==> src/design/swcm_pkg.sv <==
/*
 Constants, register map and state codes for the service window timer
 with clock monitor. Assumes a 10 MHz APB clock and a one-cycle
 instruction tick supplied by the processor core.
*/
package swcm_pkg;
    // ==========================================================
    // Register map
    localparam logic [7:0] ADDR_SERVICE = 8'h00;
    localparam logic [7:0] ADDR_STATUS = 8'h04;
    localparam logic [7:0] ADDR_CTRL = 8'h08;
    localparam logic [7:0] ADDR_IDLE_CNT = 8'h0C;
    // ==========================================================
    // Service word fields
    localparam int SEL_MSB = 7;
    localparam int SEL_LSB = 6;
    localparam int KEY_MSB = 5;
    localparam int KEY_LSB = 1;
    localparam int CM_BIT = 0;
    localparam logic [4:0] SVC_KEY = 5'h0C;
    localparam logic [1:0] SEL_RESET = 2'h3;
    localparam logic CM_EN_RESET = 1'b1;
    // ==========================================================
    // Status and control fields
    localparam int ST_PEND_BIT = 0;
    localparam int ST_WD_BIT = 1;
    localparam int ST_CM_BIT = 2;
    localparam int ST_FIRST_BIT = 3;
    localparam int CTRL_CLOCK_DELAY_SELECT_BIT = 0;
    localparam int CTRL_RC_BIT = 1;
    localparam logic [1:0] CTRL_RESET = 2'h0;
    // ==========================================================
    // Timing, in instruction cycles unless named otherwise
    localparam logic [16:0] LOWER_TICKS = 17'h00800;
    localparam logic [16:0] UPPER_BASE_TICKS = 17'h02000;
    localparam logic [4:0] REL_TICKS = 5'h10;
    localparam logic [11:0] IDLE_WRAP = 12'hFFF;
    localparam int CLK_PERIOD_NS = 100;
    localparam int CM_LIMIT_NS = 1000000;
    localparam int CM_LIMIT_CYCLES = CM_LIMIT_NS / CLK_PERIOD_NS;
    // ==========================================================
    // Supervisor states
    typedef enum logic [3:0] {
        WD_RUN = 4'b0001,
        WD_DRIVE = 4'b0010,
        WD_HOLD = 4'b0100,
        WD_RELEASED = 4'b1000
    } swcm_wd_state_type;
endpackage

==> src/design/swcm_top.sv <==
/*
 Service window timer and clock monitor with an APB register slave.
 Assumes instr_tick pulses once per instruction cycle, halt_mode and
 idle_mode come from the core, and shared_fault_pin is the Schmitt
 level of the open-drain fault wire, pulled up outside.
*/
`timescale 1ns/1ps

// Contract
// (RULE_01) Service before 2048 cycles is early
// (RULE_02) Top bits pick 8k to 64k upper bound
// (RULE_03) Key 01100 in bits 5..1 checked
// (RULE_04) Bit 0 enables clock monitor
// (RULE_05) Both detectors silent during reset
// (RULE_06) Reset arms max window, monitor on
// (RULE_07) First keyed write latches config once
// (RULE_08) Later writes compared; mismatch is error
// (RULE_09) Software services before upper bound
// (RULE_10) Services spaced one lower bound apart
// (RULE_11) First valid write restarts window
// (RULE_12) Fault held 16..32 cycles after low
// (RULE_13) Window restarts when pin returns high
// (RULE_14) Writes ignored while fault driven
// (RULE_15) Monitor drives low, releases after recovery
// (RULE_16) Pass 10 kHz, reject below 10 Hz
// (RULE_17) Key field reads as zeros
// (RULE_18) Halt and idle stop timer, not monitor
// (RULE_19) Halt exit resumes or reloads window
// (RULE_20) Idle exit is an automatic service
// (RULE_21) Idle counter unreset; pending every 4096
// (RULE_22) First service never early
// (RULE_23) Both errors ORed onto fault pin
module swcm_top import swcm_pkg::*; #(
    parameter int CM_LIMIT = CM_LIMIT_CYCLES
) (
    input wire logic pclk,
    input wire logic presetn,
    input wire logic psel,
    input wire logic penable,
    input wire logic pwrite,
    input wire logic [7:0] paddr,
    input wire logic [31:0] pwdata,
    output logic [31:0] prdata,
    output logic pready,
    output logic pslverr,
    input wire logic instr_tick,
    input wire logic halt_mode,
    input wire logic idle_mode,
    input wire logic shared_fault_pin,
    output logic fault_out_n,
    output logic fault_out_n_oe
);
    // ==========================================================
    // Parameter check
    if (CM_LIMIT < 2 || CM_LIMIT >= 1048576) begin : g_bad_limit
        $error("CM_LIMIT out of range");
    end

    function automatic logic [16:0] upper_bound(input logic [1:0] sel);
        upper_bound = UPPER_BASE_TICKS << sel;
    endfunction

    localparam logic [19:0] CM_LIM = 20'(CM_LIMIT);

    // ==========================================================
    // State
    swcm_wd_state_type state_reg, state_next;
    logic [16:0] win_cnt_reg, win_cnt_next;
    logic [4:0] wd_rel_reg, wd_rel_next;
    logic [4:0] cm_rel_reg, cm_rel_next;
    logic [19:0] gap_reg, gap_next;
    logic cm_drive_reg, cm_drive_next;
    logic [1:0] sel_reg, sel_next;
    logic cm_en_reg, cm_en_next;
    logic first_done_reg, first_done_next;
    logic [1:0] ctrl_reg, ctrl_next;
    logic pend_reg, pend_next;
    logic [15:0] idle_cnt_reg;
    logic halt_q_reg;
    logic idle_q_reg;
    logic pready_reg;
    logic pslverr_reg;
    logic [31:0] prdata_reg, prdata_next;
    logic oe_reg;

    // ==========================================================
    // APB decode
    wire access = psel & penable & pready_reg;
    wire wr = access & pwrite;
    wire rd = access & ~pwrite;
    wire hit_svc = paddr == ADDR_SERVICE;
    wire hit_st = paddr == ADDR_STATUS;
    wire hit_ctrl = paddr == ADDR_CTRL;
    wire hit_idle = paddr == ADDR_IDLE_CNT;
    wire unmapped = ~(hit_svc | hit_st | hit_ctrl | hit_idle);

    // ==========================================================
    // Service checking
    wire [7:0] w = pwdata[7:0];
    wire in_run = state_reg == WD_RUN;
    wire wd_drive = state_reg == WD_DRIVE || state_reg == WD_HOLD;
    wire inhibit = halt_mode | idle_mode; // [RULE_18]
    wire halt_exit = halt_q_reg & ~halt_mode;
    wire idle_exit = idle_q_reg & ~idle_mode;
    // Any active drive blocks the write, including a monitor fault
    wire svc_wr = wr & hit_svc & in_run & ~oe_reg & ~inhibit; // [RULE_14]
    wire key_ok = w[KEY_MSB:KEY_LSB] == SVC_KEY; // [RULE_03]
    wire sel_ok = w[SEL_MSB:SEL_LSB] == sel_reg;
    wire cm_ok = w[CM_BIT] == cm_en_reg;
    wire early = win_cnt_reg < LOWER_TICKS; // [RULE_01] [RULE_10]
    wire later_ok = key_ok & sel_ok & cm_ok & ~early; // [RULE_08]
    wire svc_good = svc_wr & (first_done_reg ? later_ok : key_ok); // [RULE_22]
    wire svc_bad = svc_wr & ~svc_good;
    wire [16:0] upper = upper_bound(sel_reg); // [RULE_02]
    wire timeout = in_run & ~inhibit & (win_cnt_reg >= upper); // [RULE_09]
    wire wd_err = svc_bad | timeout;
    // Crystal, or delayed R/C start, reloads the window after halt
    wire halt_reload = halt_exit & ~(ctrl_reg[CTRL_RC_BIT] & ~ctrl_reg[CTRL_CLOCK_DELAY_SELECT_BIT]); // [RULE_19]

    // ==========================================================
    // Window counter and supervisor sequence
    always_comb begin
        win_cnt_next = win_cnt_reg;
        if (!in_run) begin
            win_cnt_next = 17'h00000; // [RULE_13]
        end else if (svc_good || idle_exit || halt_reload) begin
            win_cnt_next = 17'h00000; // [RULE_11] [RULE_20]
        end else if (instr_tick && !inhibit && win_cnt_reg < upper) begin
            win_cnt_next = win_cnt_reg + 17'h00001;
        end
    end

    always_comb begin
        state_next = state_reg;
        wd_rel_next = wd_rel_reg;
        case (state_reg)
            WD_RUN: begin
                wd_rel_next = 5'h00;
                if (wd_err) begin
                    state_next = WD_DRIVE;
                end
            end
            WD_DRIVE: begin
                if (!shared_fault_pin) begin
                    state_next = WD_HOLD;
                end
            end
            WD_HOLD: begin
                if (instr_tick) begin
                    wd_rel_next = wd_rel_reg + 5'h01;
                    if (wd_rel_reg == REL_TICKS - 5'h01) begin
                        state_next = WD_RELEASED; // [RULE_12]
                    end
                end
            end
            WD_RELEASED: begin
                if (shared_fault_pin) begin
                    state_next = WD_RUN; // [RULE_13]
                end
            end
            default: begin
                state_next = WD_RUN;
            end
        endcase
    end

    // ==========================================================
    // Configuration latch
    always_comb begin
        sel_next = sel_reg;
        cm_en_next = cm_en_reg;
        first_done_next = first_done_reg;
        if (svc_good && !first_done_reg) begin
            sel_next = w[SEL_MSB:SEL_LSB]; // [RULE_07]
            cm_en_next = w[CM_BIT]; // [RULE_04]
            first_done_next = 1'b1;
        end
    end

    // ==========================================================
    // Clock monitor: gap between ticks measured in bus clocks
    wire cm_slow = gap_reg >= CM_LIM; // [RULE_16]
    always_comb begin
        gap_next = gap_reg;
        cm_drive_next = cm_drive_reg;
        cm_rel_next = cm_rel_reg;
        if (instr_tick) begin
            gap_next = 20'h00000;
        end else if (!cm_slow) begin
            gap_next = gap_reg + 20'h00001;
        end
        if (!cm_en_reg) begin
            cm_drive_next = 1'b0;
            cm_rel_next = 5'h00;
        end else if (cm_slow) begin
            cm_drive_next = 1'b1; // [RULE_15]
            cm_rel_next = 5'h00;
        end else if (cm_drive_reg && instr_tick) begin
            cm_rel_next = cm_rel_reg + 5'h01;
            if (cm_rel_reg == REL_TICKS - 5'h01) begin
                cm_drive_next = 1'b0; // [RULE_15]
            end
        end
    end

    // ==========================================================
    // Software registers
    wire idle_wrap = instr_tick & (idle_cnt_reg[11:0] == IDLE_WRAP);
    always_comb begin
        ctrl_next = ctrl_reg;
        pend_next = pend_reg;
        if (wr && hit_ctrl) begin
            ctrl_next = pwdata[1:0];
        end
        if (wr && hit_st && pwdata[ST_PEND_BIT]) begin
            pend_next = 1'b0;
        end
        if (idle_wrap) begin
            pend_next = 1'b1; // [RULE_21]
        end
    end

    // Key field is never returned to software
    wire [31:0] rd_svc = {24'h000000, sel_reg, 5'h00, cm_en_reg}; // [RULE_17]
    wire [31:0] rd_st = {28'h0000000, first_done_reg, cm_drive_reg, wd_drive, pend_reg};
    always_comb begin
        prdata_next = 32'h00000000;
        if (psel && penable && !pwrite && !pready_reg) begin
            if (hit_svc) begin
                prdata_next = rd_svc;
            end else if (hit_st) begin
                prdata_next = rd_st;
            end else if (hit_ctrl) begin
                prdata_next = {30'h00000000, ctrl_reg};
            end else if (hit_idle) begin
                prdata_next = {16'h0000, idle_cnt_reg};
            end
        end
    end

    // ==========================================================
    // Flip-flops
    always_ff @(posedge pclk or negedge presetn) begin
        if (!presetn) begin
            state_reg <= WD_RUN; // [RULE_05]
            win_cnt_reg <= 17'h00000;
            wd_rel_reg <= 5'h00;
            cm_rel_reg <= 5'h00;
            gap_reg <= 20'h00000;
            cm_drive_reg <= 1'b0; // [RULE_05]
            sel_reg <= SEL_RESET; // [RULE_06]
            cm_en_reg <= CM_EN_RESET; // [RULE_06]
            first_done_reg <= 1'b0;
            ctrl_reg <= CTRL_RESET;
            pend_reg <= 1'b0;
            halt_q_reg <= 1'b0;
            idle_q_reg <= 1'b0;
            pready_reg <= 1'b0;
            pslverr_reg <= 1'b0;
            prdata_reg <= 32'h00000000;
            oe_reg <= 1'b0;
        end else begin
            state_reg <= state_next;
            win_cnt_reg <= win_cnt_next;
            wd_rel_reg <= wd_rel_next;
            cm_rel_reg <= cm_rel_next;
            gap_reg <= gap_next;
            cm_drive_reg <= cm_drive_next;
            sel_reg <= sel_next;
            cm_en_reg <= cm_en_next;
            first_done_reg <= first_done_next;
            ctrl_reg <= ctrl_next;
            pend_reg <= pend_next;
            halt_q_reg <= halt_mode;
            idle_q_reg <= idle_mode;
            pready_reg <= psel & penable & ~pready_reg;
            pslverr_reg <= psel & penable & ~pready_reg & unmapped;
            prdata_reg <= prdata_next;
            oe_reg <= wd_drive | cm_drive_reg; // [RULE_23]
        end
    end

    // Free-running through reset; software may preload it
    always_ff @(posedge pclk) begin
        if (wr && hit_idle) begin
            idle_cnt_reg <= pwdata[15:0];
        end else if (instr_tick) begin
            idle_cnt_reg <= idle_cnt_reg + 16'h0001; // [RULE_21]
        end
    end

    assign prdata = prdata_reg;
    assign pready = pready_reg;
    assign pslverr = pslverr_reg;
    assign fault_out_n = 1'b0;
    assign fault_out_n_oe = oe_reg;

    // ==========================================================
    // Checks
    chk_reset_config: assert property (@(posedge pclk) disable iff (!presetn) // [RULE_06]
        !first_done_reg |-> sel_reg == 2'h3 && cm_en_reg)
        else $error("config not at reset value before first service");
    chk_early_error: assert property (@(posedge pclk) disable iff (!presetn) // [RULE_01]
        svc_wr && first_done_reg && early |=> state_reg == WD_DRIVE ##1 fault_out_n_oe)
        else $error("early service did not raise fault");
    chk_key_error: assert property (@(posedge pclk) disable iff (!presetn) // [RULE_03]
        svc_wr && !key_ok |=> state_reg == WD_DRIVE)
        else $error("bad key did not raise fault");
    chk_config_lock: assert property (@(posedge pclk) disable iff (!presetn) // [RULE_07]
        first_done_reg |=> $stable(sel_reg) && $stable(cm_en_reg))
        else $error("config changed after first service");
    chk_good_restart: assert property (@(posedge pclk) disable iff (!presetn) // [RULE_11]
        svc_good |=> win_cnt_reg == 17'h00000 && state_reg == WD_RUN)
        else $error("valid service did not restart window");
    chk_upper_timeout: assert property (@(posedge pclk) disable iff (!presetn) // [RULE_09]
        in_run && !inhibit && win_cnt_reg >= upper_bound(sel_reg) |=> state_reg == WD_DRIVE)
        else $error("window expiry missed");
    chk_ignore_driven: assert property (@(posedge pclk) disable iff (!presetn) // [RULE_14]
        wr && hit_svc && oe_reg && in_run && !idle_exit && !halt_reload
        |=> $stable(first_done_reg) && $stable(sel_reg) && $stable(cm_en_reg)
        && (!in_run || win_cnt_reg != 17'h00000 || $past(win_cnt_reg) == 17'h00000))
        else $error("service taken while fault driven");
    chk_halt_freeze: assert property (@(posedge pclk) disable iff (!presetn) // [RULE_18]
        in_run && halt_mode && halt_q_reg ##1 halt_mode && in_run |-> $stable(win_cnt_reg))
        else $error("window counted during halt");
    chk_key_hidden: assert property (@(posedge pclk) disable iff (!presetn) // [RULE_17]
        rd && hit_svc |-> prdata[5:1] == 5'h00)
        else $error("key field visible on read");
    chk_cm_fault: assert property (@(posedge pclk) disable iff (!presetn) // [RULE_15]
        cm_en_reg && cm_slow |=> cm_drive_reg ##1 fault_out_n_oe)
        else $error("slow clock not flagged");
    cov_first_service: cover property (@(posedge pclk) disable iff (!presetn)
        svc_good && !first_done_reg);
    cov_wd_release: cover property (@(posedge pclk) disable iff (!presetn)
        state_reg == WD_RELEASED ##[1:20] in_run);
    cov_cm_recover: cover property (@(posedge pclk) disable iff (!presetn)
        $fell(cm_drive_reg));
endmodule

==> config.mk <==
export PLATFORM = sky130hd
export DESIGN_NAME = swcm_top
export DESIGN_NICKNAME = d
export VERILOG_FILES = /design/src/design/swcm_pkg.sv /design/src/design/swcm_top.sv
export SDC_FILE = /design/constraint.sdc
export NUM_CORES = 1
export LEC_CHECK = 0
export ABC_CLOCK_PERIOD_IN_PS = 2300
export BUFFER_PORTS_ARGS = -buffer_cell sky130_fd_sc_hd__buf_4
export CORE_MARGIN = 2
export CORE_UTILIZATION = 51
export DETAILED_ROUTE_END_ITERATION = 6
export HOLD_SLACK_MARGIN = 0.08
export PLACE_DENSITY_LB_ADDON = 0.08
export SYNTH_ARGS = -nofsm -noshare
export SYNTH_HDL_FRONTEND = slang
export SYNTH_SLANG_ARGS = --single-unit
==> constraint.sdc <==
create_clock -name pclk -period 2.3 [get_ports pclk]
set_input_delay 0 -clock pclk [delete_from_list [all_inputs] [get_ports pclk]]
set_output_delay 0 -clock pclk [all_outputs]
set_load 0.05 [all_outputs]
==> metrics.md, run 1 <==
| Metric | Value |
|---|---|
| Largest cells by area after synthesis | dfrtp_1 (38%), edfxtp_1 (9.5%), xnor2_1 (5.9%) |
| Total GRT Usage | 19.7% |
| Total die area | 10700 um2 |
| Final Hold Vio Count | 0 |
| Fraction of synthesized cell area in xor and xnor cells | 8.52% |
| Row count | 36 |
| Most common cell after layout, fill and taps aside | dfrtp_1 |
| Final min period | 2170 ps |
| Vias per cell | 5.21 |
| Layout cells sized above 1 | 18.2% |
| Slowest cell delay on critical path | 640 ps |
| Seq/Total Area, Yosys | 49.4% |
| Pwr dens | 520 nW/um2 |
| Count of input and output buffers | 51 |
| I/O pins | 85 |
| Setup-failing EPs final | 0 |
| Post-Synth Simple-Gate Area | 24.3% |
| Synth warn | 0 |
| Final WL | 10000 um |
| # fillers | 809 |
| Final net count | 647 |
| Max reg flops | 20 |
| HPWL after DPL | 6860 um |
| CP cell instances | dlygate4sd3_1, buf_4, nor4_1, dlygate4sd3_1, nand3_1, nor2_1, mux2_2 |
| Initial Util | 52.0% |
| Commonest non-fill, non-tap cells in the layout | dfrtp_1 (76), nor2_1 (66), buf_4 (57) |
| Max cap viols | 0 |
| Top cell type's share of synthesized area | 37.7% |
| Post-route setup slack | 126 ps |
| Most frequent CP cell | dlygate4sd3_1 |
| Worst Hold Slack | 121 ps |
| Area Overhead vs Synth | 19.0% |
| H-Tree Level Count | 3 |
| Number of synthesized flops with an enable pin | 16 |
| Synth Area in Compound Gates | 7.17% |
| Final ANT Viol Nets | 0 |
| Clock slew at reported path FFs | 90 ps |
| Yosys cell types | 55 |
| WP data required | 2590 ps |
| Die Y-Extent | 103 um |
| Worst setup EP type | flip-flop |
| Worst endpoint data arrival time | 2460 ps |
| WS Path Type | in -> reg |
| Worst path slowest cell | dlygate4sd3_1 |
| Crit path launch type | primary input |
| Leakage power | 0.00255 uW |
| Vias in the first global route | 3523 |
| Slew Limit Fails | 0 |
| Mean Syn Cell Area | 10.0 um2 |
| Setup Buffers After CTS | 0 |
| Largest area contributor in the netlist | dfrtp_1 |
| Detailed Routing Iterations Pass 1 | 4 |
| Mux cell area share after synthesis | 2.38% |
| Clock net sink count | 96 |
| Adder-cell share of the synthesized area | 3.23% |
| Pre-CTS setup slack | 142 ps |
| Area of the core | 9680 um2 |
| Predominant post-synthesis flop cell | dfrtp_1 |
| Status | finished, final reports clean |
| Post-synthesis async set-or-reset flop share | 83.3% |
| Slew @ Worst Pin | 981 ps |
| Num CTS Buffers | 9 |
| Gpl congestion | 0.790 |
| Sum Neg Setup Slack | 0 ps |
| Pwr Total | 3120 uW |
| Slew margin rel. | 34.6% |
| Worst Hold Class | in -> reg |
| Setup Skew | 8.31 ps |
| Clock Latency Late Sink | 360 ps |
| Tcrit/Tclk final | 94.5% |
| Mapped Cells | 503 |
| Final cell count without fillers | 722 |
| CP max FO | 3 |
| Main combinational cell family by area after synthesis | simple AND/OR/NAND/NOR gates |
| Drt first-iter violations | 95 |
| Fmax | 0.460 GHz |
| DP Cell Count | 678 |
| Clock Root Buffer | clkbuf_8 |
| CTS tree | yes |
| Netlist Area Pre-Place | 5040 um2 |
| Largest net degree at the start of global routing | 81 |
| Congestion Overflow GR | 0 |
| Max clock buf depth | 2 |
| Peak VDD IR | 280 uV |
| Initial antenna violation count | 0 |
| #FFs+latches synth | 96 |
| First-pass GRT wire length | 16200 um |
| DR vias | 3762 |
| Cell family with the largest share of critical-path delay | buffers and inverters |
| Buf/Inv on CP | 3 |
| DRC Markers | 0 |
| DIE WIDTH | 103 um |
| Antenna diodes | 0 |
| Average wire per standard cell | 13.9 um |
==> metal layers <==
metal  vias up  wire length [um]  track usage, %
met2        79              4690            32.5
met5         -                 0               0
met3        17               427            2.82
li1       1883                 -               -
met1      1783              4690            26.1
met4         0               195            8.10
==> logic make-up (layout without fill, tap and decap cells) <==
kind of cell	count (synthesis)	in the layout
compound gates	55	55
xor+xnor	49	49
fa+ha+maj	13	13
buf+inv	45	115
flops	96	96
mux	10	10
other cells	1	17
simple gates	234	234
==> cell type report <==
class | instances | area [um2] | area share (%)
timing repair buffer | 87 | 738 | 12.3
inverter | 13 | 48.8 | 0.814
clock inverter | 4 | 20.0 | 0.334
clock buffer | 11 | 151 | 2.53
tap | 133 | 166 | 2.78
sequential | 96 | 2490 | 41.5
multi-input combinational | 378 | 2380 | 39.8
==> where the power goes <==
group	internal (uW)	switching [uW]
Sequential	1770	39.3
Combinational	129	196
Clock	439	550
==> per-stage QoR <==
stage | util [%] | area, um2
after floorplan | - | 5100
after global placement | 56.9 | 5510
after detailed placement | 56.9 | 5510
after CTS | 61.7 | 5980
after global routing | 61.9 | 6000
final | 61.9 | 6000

━━━━━━━━━━━━━━━━

Above this instruction are the records; retype exactly the lines from the one containing "in_run && !inhibit" up to and including the one containing "cm_en_reg && cm_slow".

_Reply to the task_
        in_run && !inhibit && win_cnt_reg >= upper_bound(sel_reg) |=> state_reg == WD_DRIVE)
        else $error("window expiry missed");
    chk_ignore_driven: assert property (@(posedge pclk) disable iff (!presetn) // [RULE_14]
        wr && hit_svc && oe_reg && in_run && !idle_exit && !halt_reload
        |=> $stable(first_done_reg) && $stable(sel_reg) && $stable(cm_en_reg)
        && (!in_run || win_cnt_reg != 17'h00000 || $past(win_cnt_reg) == 17'h00000))
        else $error("service taken while fault driven");
    chk_halt_freeze: assert property (@(posedge pclk) disable iff (!presetn) // [RULE_18]
        in_run && halt_mode && halt_q_reg ##1 halt_mode && in_run |-> $stable(win_cnt_reg))
        else $error("window counted during halt");
    chk_key_hidden: assert property (@(posedge pclk) disable iff (!presetn) // [RULE_17]
        rd && hit_svc |-> prdata[5:1] == 5'h00)
        else $error("key field visible on read");
    chk_cm_fault: assert property (@(posedge pclk) disable iff (!presetn) // [RULE_15]
        cm_en_reg && cm_slow |=> cm_drive_reg ##1 fault_out_n_oe)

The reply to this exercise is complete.